Two sets of tasks were performed. To translate findings from earlier NHP studies22,23, we sought to demonstrate decoding of two finger groups (2D task) in our human research participant (in this task, the thumb was constrained only to the flexion–extension axis). T5 was cued to move both the thumb and index–middle groups from a center position to a random target within the active range of motion of the fingers. On the subsequent trial, targets were placed back at center.

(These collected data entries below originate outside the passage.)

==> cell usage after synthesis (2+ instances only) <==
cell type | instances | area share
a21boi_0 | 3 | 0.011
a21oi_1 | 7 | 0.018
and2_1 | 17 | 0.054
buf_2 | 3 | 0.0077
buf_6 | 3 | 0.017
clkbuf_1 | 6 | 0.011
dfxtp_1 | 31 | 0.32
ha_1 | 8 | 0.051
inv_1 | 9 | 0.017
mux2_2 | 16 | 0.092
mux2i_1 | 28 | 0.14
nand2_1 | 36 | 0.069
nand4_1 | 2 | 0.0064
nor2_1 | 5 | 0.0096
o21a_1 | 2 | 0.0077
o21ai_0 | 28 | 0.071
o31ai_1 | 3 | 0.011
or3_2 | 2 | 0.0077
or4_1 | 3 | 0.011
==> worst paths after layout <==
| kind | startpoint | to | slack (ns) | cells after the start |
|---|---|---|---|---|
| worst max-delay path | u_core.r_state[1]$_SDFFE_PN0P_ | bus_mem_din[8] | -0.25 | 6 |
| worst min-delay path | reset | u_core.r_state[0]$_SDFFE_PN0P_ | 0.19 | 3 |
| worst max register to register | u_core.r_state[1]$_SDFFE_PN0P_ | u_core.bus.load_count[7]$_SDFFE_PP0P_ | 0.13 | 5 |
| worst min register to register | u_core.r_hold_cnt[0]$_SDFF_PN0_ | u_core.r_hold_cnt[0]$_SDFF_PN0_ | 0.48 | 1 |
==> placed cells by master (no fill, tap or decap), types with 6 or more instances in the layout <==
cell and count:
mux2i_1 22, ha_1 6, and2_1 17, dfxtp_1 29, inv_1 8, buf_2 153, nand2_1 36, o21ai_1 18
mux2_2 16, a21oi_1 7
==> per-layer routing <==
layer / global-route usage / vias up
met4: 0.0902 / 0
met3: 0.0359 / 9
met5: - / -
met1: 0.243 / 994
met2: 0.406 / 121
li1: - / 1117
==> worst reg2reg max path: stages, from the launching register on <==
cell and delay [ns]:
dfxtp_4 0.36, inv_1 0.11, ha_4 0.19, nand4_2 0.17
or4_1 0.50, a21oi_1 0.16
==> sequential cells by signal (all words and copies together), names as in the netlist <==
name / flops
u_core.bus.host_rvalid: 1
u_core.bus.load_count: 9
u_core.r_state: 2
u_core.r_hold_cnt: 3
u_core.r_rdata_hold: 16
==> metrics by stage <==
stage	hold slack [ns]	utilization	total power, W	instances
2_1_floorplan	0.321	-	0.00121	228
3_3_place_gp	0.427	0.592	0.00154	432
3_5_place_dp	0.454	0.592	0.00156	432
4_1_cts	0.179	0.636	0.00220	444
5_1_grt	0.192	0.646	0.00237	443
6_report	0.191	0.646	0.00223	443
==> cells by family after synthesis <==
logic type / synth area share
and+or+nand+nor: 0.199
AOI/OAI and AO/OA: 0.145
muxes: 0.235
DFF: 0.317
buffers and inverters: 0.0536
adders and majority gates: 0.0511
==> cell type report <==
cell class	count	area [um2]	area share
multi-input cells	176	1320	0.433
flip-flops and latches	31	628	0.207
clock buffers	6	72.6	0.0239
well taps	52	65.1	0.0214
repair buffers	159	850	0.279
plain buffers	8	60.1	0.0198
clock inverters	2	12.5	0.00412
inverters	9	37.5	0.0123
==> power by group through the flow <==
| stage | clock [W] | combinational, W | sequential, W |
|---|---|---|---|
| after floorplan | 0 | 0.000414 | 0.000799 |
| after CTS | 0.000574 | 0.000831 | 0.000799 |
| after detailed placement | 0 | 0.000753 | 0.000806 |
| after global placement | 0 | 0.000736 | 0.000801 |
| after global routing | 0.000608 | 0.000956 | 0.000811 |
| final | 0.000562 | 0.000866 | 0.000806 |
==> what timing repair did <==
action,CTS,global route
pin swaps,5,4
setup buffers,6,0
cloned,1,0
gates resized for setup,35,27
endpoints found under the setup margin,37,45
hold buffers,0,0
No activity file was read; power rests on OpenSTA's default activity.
## src/rtl/hdc_am_pkg.sv

```systemverilog
// hdc_am_pkg: search state type and width helpers for the folded AM search.
package hdc_am_pkg;
    typedef enum logic [1:0] {IDLE, ISSUE, DRAIN, DONE} am_state_t;
    localparam int DEF_HV_DIMENSION = 2000;
    localparam int DEF_AM_NUM_FOLDS = 50;
    function automatic int fold_width(input int hv, input int n);
        return hv / n;
    endfunction
    function automatic int dist_width(input int hv);
        return $clog2(hv + 1);
    endfunction
    function automatic int idx_width(input int n);
        return n > 1 ? $clog2(n) : 1;
    endfunction
endpackage

```

## src/rtl/am_dist_accum.sv

```systemverilog
// am_dist_accum: clearable running sum of one prototype's partial distances.
module am_dist_accum #(
    parameter int PDIST_WIDTH = 6,
    parameter int DIST_WIDTH = 11
) (
    input  logic                   clk,
    input  logic                   rst,
    input  logic                   clr,
    input  logic                   en,
    input  logic [PDIST_WIDTH-1:0] pdist,
    output logic [DIST_WIDTH-1:0]  total
);
    logic [DIST_WIDTH-1:0] acc;
    assign total = acc + (en ? DIST_WIDTH'(pdist) : '0);
    always_ff @(posedge clk)
        if (rst || clr) acc <= '0;
        else acc <= total;
endmodule

```

## src/rtl/am_fold_controller.sv

```systemverilog
// am_fold_controller: steps the AM fold index, sums per-prototype distances, emits labels.
module am_fold_controller
    import hdc_am_pkg::*;
#(
    parameter int AM_NUM_FOLDS = DEF_AM_NUM_FOLDS,
    parameter int HV_DIMENSION = DEF_HV_DIMENSION,
    localparam int FOLD_WIDTH = fold_width(HV_DIMENSION, AM_NUM_FOLDS),
    localparam int PDIST_WIDTH = $clog2(FOLD_WIDTH + 1),
    localparam int DIST_WIDTH = dist_width(HV_DIMENSION),
    localparam int IDX_WIDTH = idx_width(AM_NUM_FOLDS)
) (
    input  logic                   clk,
    input  logic                   rst,
    input  logic                   qry_valid,
    output logic                   qry_ready,
    output logic                   qry_done,
    output logic                   fold_en,
    output logic [IDX_WIDTH-1:0]   fold_idx,
    input  logic [PDIST_WIDTH-1:0] pdist_v0,
    input  logic [PDIST_WIDTH-1:0] pdist_v1,
    input  logic [PDIST_WIDTH-1:0] pdist_a0,
    input  logic [PDIST_WIDTH-1:0] pdist_a1,
    output logic                   dout_valid,
    input  logic                   dout_ready,
    output logic                   valence,
    output logic                   arousal
);
    am_state_t state, state_nxt;
    logic [IDX_WIDTH-1:0] fold_idx_nxt;
    logic acc_en, clr, last;
    logic [DIST_WIDTH-1:0] tot_v0, tot_v1, tot_a0, tot_a1;

    assign qry_ready = state == IDLE;
    assign fold_en = state == ISSUE;
    assign dout_valid = state == DONE;
    assign last = fold_idx == IDX_WIDTH'(AM_NUM_FOLDS - 1);

    always_comb begin
        state_nxt = state;
        fold_idx_nxt = fold_idx;
        clr = 1'b0;
        case (state)
            IDLE: if (qry_valid) begin
                clr = 1'b1;
                fold_idx_nxt = '0;
                state_nxt = ISSUE;
            end
            ISSUE: begin
                fold_idx_nxt = last ? '0 : fold_idx + 1'b1;
                state_nxt = last ? DRAIN : ISSUE;
            end
            DRAIN: state_nxt = DONE;
            DONE: if (dout_ready) state_nxt = IDLE;
            default: state_nxt = IDLE;
        endcase
    end

    // labels compare the totals including the last fold absorbed on this same edge
    always_ff @(posedge clk) begin
        if (rst) begin
            state <= IDLE;
            fold_idx <= '0;
            acc_en <= 1'b0;
            qry_done <= 1'b0;
            valence <= 1'b0;
            arousal <= 1'b0;
        end else begin
            state <= state_nxt;
            fold_idx <= fold_idx_nxt;
            acc_en <= fold_en;
            qry_done <= state == DRAIN;
            if (state == DRAIN) begin
                valence <= tot_v1 < tot_v0;
                arousal <= tot_a1 < tot_a0;
            end
        end
    end

    am_dist_accum #(.PDIST_WIDTH(PDIST_WIDTH), .DIST_WIDTH(DIST_WIDTH)) u_v0 (
        .clk(clk), .rst(rst), .clr(clr), .en(acc_en), .pdist(pdist_v0), .total(tot_v0));
    am_dist_accum #(.PDIST_WIDTH(PDIST_WIDTH), .DIST_WIDTH(DIST_WIDTH)) u_v1 (
        .clk(clk), .rst(rst), .clr(clr), .en(acc_en), .pdist(pdist_v1), .total(tot_v1));
    am_dist_accum #(.PDIST_WIDTH(PDIST_WIDTH), .DIST_WIDTH(DIST_WIDTH)) u_a0 (
        .clk(clk), .rst(rst), .clr(clr), .en(acc_en), .pdist(pdist_a0), .total(tot_a0));
    am_dist_accum #(.PDIST_WIDTH(PDIST_WIDTH), .DIST_WIDTH(DIST_WIDTH)) u_a1 (
        .clk(clk), .rst(rst), .clr(clr), .en(acc_en), .pdist(pdist_a1), .total(tot_a1));
endmodule

```

## config.mk

```make
export PLATFORM = sky130hd
export DESIGN_NAME = am_fold_controller
export DESIGN_NICKNAME = d
export VERILOG_FILES = /design/src/rtl/hdc_am_pkg.sv /design/src/rtl/am_dist_accum.sv /design/src/rtl/am_fold_controller.sv
export SDC_FILE = /design/constraint.sdc
export NUM_CORES = 1
export LEC_CHECK = 0
export CORE_MARGIN = 10
export CORE_UTILIZATION = 25
export CTS_BUF_LIST = sky130_fd_sc_hd__clkbuf_4 sky130_fd_sc_hd__clkbuf_8
export DETAILED_ROUTE_END_ITERATION = 10
export PLACE_DENSITY_LB_ADDON = 0.1
export SYNTH_ARGS = -nofsm -noshare
export SYNTH_HDL_FRONTEND = slang
export SYNTH_SLANG_ARGS = --single-unit
export TNS_END_PERCENT = 100
```

## constraint.sdc

```tcl
create_clock -name clk -period 8.3 [get_ports clk]
set_clock_uncertainty 0.1 [all_clocks]
set_input_delay 2.49 -clock clk [delete_from_list [all_inputs] [get_ports clk]]
set_output_delay 2.49 -clock clk [all_outputs]
set_load 0.01 [all_outputs]
```
===== src/rtl/irq_coal_pkg.sv =====
// rtl/irq_coal_pkg.sv - shared state encoding, register map and popcount for irq_coalesce_ctrl
package irq_coal_pkg;

  typedef enum logic [1:0] {
    ST_IDLE    = 2'd0,
    ST_COLLECT = 2'd1,
    ST_ASSERT  = 2'd2,
    ST_HOLDOFF = 2'd3
  } state_e;

  localparam logic [5:0] REG_CTRL    = 6'd0;
  localparam logic [5:0] REG_TIMEOUT = 6'd1;
  localparam logic [5:0] REG_HOLDOFF = 6'd2;
  localparam logic [5:0] REG_STATUS  = 6'd3;
  localparam logic [5:0] REG_LIVE    = 6'd4;
  localparam logic [5:0] REG_ACK     = 6'd5;
  localparam logic [5:0] REG_STATE   = 6'd6;

  function automatic logic [5:0] popcount(input logic [31:0] v);
    logic [5:0] n;
    n = '0;
    for (int i = 0; i < 32; i++) n = n + {5'b0, v[i]};
    return n;
  endfunction

endpackage


===== src/rtl/irq_coal_regs.sv =====
// rtl/irq_coal_regs.sv - AHB-lite slave: config registers, read mux and ACK strobe
module irq_coal_regs import irq_coal_pkg::*; #(
  parameter int NSRC  = 16,
  parameter int CNT_W = 8,
  parameter int TMR_W = 16
) (
  input  logic             clk,
  input  logic             rst,
  input  logic             hsel,
  input  logic             hready_in,
  input  logic [7:0]       haddr,
  input  logic [1:0]       htrans,
  input  logic             hwrite,
  input  logic [31:0]      hwdata,
  output logic [31:0]      hrdata,
  input  logic [NSRC-1:0]  status_i,
  input  logic [NSRC-1:0]  pend_i,
  input  logic [CNT_W-1:0] cnt_i,
  input  state_e           state_i,
  output logic             enable_o,
  output logic [CNT_W-1:0] thr_o,
  output logic [TMR_W-1:0] timeout_o,
  output logic [TMR_W-1:0] holdoff_o,
  output logic             ack_o
);

  logic             addr_valid;
  logic [31:0]      rd_data;
  logic             wr_pend_q, wr_pend_d;
  logic [5:0]       wr_idx_q, wr_idx_d;
  logic             enable_q, enable_d;
  logic [CNT_W-1:0] thr_q, thr_d;
  logic [TMR_W-1:0] timeout_q, timeout_d;
  logic [TMR_W-1:0] holdoff_q, holdoff_d;
  logic             ack_q, ack_d;
  logic [31:0]      hrdata_q, hrdata_d;
  logic             unused_bits;

  assign addr_valid  = hsel & hready_in & htrans[1];
  assign unused_bits = ^{hwdata, haddr[1:0], htrans[0]};

  always_comb begin
    rd_data = '0;
    case (haddr[7:2])
      REG_CTRL: begin
        rd_data[0]          = enable_q;
        rd_data[8 +: CNT_W] = thr_q;
      end
      REG_TIMEOUT: rd_data[TMR_W-1:0] = timeout_q;
      REG_HOLDOFF: rd_data[TMR_W-1:0] = holdoff_q;
      REG_STATUS:  rd_data[NSRC-1:0]  = status_i;
      REG_LIVE: begin
        rd_data[16 +: NSRC]  = pend_i;
        rd_data[CNT_W-1:0]   = cnt_i;
      end
      REG_STATE:   rd_data[1:0] = state_i;
      default:     rd_data = '0;
    endcase
  end

  always_comb begin
    wr_pend_d = addr_valid & hwrite;
    wr_idx_d  = addr_valid ? haddr[7:2] : wr_idx_q;
    enable_d  = enable_q;
    thr_d     = thr_q;
    timeout_d = timeout_q;
    holdoff_d = holdoff_q;
    ack_d     = 1'b0;
    hrdata_d  = (addr_valid && !hwrite) ? rd_data : hrdata_q;
    // Data phase: the address was captured on the previous cycle.
    if (wr_pend_q) begin
      case (wr_idx_q)
        REG_CTRL: begin
          enable_d = hwdata[0];
          thr_d    = hwdata[8 +: CNT_W];
        end
        REG_TIMEOUT: timeout_d = hwdata[TMR_W-1:0];
        REG_HOLDOFF: holdoff_d = hwdata[TMR_W-1:0];
        REG_ACK:     ack_d     = 1'b1;
        default:     ack_d     = 1'b0;
      endcase
    end
  end

  always_ff @(posedge clk or posedge rst) begin
    if (rst) begin
      wr_pend_q <= 1'b0;
      wr_idx_q  <= '0;
      enable_q  <= 1'b0;
      thr_q     <= '0;
      timeout_q <= '0;
      holdoff_q <= '0;
      ack_q     <= 1'b0;
      hrdata_q  <= '0;
    end else begin
      wr_pend_q <= wr_pend_d;
      wr_idx_q  <= wr_idx_d;
      enable_q  <= enable_d;
      thr_q     <= thr_d;
      timeout_q <= timeout_d;
      holdoff_q <= holdoff_d;
      ack_q     <= ack_d;
      hrdata_q  <= hrdata_d;
    end
  end

  assign hrdata    = hrdata_q;
  assign enable_o  = enable_q;
  assign thr_o     = thr_q;
  assign timeout_o = timeout_q;
  assign holdoff_o = holdoff_q;
  assign ack_o     = ack_q;

endmodule


===== src/rtl/irq_coalesce_ctrl.sv =====
// rtl/irq_coalesce_ctrl.sv - interrupt moderation: event accumulator, timeout/holdoff timer and FSM
module irq_coalesce_ctrl import irq_coal_pkg::*; #(
  parameter int NSRC  = 16,
  parameter int CNT_W = 8,
  parameter int TMR_W = 16
) (
  input  logic            clk,
  input  logic            rst,
  input  logic            hsel,
  input  logic            hready_in,
  input  logic [7:0]      haddr,
  input  logic [1:0]      htrans,
  input  logic            hwrite,
  input  logic [31:0]     hwdata,
  output logic [31:0]     hrdata,
  output logic [1:0]      hresp,
  output logic            hready,
  input  logic [NSRC-1:0] evt_in,
  input  logic            tick,
  output logic            irq_out
);

  logic             enable, ack;
  logic [CNT_W-1:0] thr, thr_eff;
  logic [TMR_W-1:0] timeout, holdoff, timer_dec;
  logic [NSRC-1:0]  evt_m;
  logic [5:0]       pc;
  logic [CNT_W+5:0] cnt_sum;
  logic [CNT_W-1:0] cnt_sat;

  state_e           state_q, state_d;
  logic [NSRC-1:0]  pend_q, pend_d;
  logic [CNT_W-1:0] cnt_q, cnt_d;
  logic [TMR_W-1:0] timer_q, timer_d;
  logic [NSRC-1:0]  status_q, status_d;
  logic             irq_q, irq_d;

  assign hresp  = 2'b00;
  assign hready = 1'b1;

  irq_coal_regs #(.NSRC(NSRC), .CNT_W(CNT_W), .TMR_W(TMR_W)) u_regs (
    .clk       (clk),
    .rst       (rst),
    .hsel      (hsel),
    .hready_in (hready_in),
    .haddr     (haddr),
    .htrans    (htrans),
    .hwrite    (hwrite),
    .hwdata    (hwdata),
    .hrdata    (hrdata),
    .status_i  (status_q),
    .pend_i    (pend_q),
    .cnt_i     (cnt_q),
    .state_i   (state_q),
    .enable_o  (enable),
    .thr_o     (thr),
    .timeout_o (timeout),
    .holdoff_o (holdoff),
    .ack_o     (ack)
  );

  assign evt_m     = enable ? evt_in : '0;
  assign pc        = popcount(32'(evt_m));
  assign cnt_sum   = {6'b0, cnt_q} + {{CNT_W{1'b0}}, pc};
  assign cnt_sat   = (cnt_sum > {6'b0, {CNT_W{1'b1}}}) ? {CNT_W{1'b1}} : cnt_sum[CNT_W-1:0];
  assign thr_eff   = (thr == '0) ? CNT_W'(1) : thr;
  assign timer_dec = (tick && timer_q != '0) ? timer_q - TMR_W'(1) : timer_q;

  always_comb begin
    state_d  = state_q;
    pend_d   = pend_q | evt_m;
    cnt_d    = cnt_sat;
    timer_d  = timer_q;
    status_d = status_q;
    irq_d    = irq_q;
    if (!enable) begin
      state_d  = ST_IDLE;
      pend_d   = '0;
      cnt_d    = '0;
      timer_d  = '0;
      status_d = '0;
      irq_d    = 1'b0;
    end else begin
      case (state_q)
        ST_IDLE: begin
          if (cnt_sat != '0) begin
            state_d = ST_COLLECT;
            timer_d = timeout;
          end
        end
        ST_COLLECT: begin
          // Events arriving on the firing cycle belong to this interrupt, not the next batch.
          if (cnt_q >= thr_eff || timer_q == '0) begin
            state_d  = ST_ASSERT;
            status_d = pend_q | evt_m;
            pend_d   = '0;
            cnt_d    = '0;
            irq_d    = 1'b1;
          end else begin
            timer_d = timer_dec;
          end
        end
        ST_ASSERT: begin
          if (ack) begin
            state_d  = ST_HOLDOFF;
            timer_d  = holdoff;
            status_d = '0;
            irq_d    = 1'b0;
          end
        end
        ST_HOLDOFF: begin
          if (timer_q == '0) begin
            state_d = (cnt_q != '0) ? ST_COLLECT : ST_IDLE;
            timer_d = (cnt_q != '0) ? timeout : timer_q;
          end else begin
            timer_d = timer_dec;
          end
        end
        default: state_d = ST_IDLE;
      endcase
    end
  end

  always_ff @(posedge clk or posedge rst) begin
    if (rst) begin
      state_q  <= ST_IDLE;
      pend_q   <= '0;
      cnt_q    <= '0;
      timer_q  <= '0;
      status_q <= '0;
      irq_q    <= 1'b0;
    end else begin
      state_q  <= state_d;
      pend_q   <= pend_d;
      cnt_q    <= cnt_d;
      timer_q  <= timer_d;
      status_q <= status_d;
      irq_q    <= irq_d;
    end
  end

  assign irq_out = irq_q;

endmodule

===== config.mk =====
export PLATFORM = sky130hd
export DESIGN_NAME = irq_coalesce_ctrl
export DESIGN_NICKNAME = d
export VERILOG_FILES = /design/src/rtl/irq_coal_pkg.sv /design/src/rtl/irq_coal_regs.sv /design/src/rtl/irq_coalesce_ctrl.sv
export SDC_FILE = /design/constraint.sdc
export NUM_CORES = 1
export LEC_CHECK = 0
export CORE_UTILIZATION = 50
export CTS_BUF_LIST = sky130_fd_sc_hd__clkbuf_8
export DETAILED_ROUTE_END_ITERATION = 8
export PLACE_DENSITY = 0.76
export SLEW_MARGIN = 15
export SYNTH_ARGS = -nofsm -noshare
export SYNTH_HDL_FRONTEND = slang
export SYNTH_SLANG_ARGS = --single-unit

===== constraint.sdc =====
create_clock -name clk -period 5.4 [get_ports clk]
set_input_delay 1.62 -clock clk [delete_from_list [all_inputs] [get_ports clk]]
set_output_delay 1.62 -clock clk [all_outputs]
set_load 0.01 [all_outputs]

==> results.md, run 1 <==
- Sw Share: 0.421
- Largest net degree at the start of global routing: 60
- DR vias/cell: 6.08
- Post-DP Area: 0.00867 mm^2
- Critical Path End: timer_q[8]
- Synth area leaders: dfrtp_1, nand2_1, mux2_2
- Number of synthesis warnings: 0
- Number of synthesized flops with an enable pin: 0
- Combinational share of power: 0.528
- Die Height: 124 um
- Crit start category: input pin
- Total GRT Usage: 0.286
- Synth area leader: dfrtp_1
- Failing checks: setup timing
- ANT nets after route: 0
- Fin area: 0.00921 mm^2
- Final Wtd Congestion: 0.878
- R2R depth: 16
- Grt total ovfl: 0
- Reg2Reg Setup Slack: -0.08 ns
- Die area: 0.0155 mm^2
- Initial antenna violation count: 0
- Post-DP HPWL: 15.4 mm
- Max_slew headroom: 0.306
- Hold-fix buffers at CTS: 0
- Fraction of layout cells with a size suffix above 1: 0.189
- Endpoints failing hold: 0
- VDD IR-drop max: 0.000399 V
- Commonest non-fill, non-tap cells in the layout: dfrtp_1, nand2_1, clkdlybuf4s50_1
- Vias in the first global route: 6,449
- Clock Latency Late Sink: 0.46 ns
- Power per Cell Area: 584 mW/mm^2
- Top FF cell, synth: dfrtp_1
- Crit end category: flip-flop
- Synth top area share: 0.467
- Area growth, synth to finish: 22.7%
- CTS Buf Count: 17
- Unrepaired setup endpoints after global routing: yes
- Clk pwr share: 0.167
- Core ar.: 0.0146 mm^2
- Clk pin slew, worst setup/hold paths: 0.08 ns
- Final setup viols: 18
- Final worst path period share: 1.06
- Commonest non-fill, non-tap cell in the layout: dfrtp_1
- Fin Setup TNS: -4.39 ns
- Clock sink total: 140
- Count of cell types in the netlist: 71
- Total number of vias: 6,362
- Slew Limit Fails: 0
- WP data arrival: 6.08 ns
- Yosys reg bits: 140
- Crit path kind: input pin to flip-flop
- Met2 WL: 9.49 mm
- Wirelength, routed: 20.9 mm
- Num ports: 100
- Drt initial violations: 529
- Avg Cell Area, Syn: 9.95 um^2
- Worst-path maximum fanout: 5
- Worst-Margin Slew: 1.04 ns
- Layout fillers: 1,166
- Sequential share of the synthesized area: 0.467
- Worst Skew: 0.0105 ns
- Status: complete, but fails checks
- Drt drc: 0
- Worst reg2reg startpoint: u_regs.enable_o
- Mapped Cells: 754
- Nets: 949
- Async S/R FF share, synth: 1.00
- # port buffers: 77
- Crit Reg-Reg Endpoint: timer_q[8]
- Min Tclk post-route: 5.74 ns
- Final worst slack: -0.337 ns
- Sw power: 0.00227 W
- Hold WS: 0.468 ns
- Bufs on Longest Clock Path: 2
- Die Width: 124 um
- Root buffer cell: clkbuf_8
- Row count: 44
- Count of max-cap constraint violations: 0
- Met3 wirelength from detailed routing: 1.28 mm
- Total power: 0.00538 W
- Seq pwr share: 0.305
- Worst Setup SP: evt_in[13]
- Global-route wire length before repair: 34.4 mm
- CTS tree: built
- Fmax: 174 MHz
- Syn Std Cell Area: 0.00750 mm^2
- Drt pass-1 iters: 5
- Static power due to leakage: 4.21 nW
- CP required: 5.74 ns
- Util after Layout: 0.631
- Uppermost layer routed: met4
- WL per Instance: 20.0 um
- H-tree depth: 4
- Worst Hold Class: flip-flop to flip-flop
- Pint: 0.00311 W
- Met1 Wirelength: 9.28 mm
- Initial Util: 0.514
- Number of diodes: 0
-- routing by layer --
layer | global-route usage | vias up
met1 | 0.397 | 3149
met3 | 0.0558 | 69
li1 | - | 2875
met4 | 0.136 | 0
met2 | 0.434 | 269
met5 | 0 | -
-- power by group through the flow --
stage	clock (W)	sequential [W]	combinational (W)
floorplan	0	0.00151	0.00187
global placement	0	0.00163	0.00252
detailed placement	0	0.00164	0.00263
CTS	0.000909	0.00162	0.00276
global route	0.000956	0.00167	0.00311
finish	0.000900	0.00164	0.00284
-- sequential cells by signal, summed over array words and instances (netlist names) --
register	cells
u_regs.enable_o	1
pend_q	16
u_regs.thr_o	8
u_regs.wr_idx_q	6
u_regs.wr_pend_q	1
u_regs.holdoff_o	16
u_regs.hrdata	32
u_regs.ack_o	1
status_q	16
cnt_q	8
timer_q	16
irq_out	1
u_regs.timeout_o	16
state_q	2
-- cell usage after synthesis (all sizes together), types with 3 or more instances --
cell type and n:
dfrtp 140, nand2 131, nor2 50, o21ai 49, a21oi 43, inv 41, mux2 37, nand3 33
clkbuf 24, ha 22, buf 13, fa 12, nor3 12, a22o 10, mux2i 10, a32o 9
and2 9, mux4 9, nand2b 8, nor4 7, a22oi 6, o21a 5, a211oi 4, a222oi 4
nor4b 4, o211ai 4, o31ai 4, nand4 3, nor2b 3, o2bb2ai 3, o311ai 3, or4 3
-- how the worst min path moves through the flow --
stage / to / cells past startpoint / startpoint / slack (ns)
floorplan: status_q[10] / 2 / status_q[10] / 0.44
global route: u_regs.hrdata[20] / 2 / u_regs.hrdata[20] / 0.50
finish: u_regs.hrdata[23] / 2 / u_regs.hrdata[23] / 0.47
global placement: u_regs.hrdata[16] / 2 / u_regs.hrdata[16] / 0.45
detailed placement: u_regs.hrdata[27] / 2 / u_regs.hrdata[27] / 0.45
CTS: u_regs.hrdata[27] / 2 / u_regs.hrdata[27] / 0.47
-- per-stage QoR --
step / instances / setup WS [ns]
2_1_floorplan: 755 / -0.406
3_3_place_gp: 1013 / -1.09
3_5_place_dp: 1013 / -1.22
4_1_cts: 1047 / -0.443
5_1_grt: 1047 / -0.443
6_report: 1047 / -0.337
-- layout make-up --
type	instances	area [um^2]	share of cell area
Sequential cell	140	3500	0.381
Timing Repair Buffer	114	1070	0.116
Tap cell	184	230	0.0250
Inverter	42	160	0.0174
Clock buffer	20	275	0.0299
Clock inverter	11	144	0.0156
Multi-Input combinational cell	536	3830	0.416
-- cells by family (layout without fill, tap and decap cells) --
logic type | count (synthesis) | in the layout | share of synthesized area
fa+ha+maj | 34 | 34 | 0.0687
compound gates | 167 | 167 | 0.150
buf+inv | 79 | 187 | 0.0442
other cells | 2 | 3 | 0.00100
xor+xnor | 3 | 3 | 0.00350
flops | 140 | 140 | 0.467
mux | 56 | 56 | 0.0959
simple gates | 273 | 273 | 0.169
-- critical path, stage by stage --
cell,delay (ns)
buf_8,0.08
nand2_4,0.04
fa_1,0.58
inv_2,0.04
fa_1,0.51
inv_2,0.04
fa_1,0.47
inv_1,0.05
fa_1,0.49
fa_2,0.21
inv_2,0.04
fa_2,0.34
nand2b_4,0.16
a21oi_4,0.22
mux2i_2,0.30
o2111a_2,0.37
a211oi_4,0.06
nor2b_4,0.14
a221o_1,0.31
-- what timing repair did --
| action | CTS | global route |
|---|---|---|
| resized for setup | 44 | 22 |
| pin swaps | 13 | 15 |
| setup endpoints to repair | 26 | 19 |
| buffers inserted | 3 | 0 |
Note: power is estimated with default switching activity, not from simulation.
==> run 2: changes to the inputs <==
SLEW_MARGIN = default   (was 15)
==> results of run 2 <==
Final layout, timing and power as in run 1 (identical DEF).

To successfully complete a trial, the fingers had to hold on the targets for 500 ms, and 10 s were allowed to complete the trial (sample trajectories in Extended Data Fig. 3a; see Supplementary Video 1).

To expand on the functionality demonstrated in NHP studies, task complexity was increased by introducing a 4D task with 2D thumb movements and 1D movements of the index–middle group and the ring–little group (Fig. 1c). On each trial, two finger groups were randomly selected for new targets while the target for the third finger group remained in the same position as the previous trial, and movements of all fingers were continuously and simultaneously decoded and controlled. Typical target trajectories for this expanded 4D task are shown in Fig. 1c, and 2D trajectories of the thumb movements are illustrated in Fig. 1d. Supplementary Video 2 depicts this task.

The closed-loop decoding performance for the 2D and 4D decoder was compared using 529 trials (3 days) for the 2D decoder and 524 trials (6 days) for the 4D decoder (Fig. 1e). For the 2D decoder, the mean acquisition time was 1.33 ± 0.03 s, the target acquisition rate was 88 ± 6 targets per minute, and 98.1% of trials were successfully completed. For the 4D decoder, the mean acquisition time was 1.98 ± 0.05 s, the target acquisition rate was 64 ± 4 targets per minute, and 98.7% of trials were successfully completed. The acquisition times for each trial (population data) is shown graphically in Extended Data Fig. 3b for the 2D decoder and Extended Data Fig. 3c for the 4D decoder. Typical finger distances per trial are shown graphically in Extended Data Fig. 4a for the 2D task and Extended Data Fig. 4b for the 4D task.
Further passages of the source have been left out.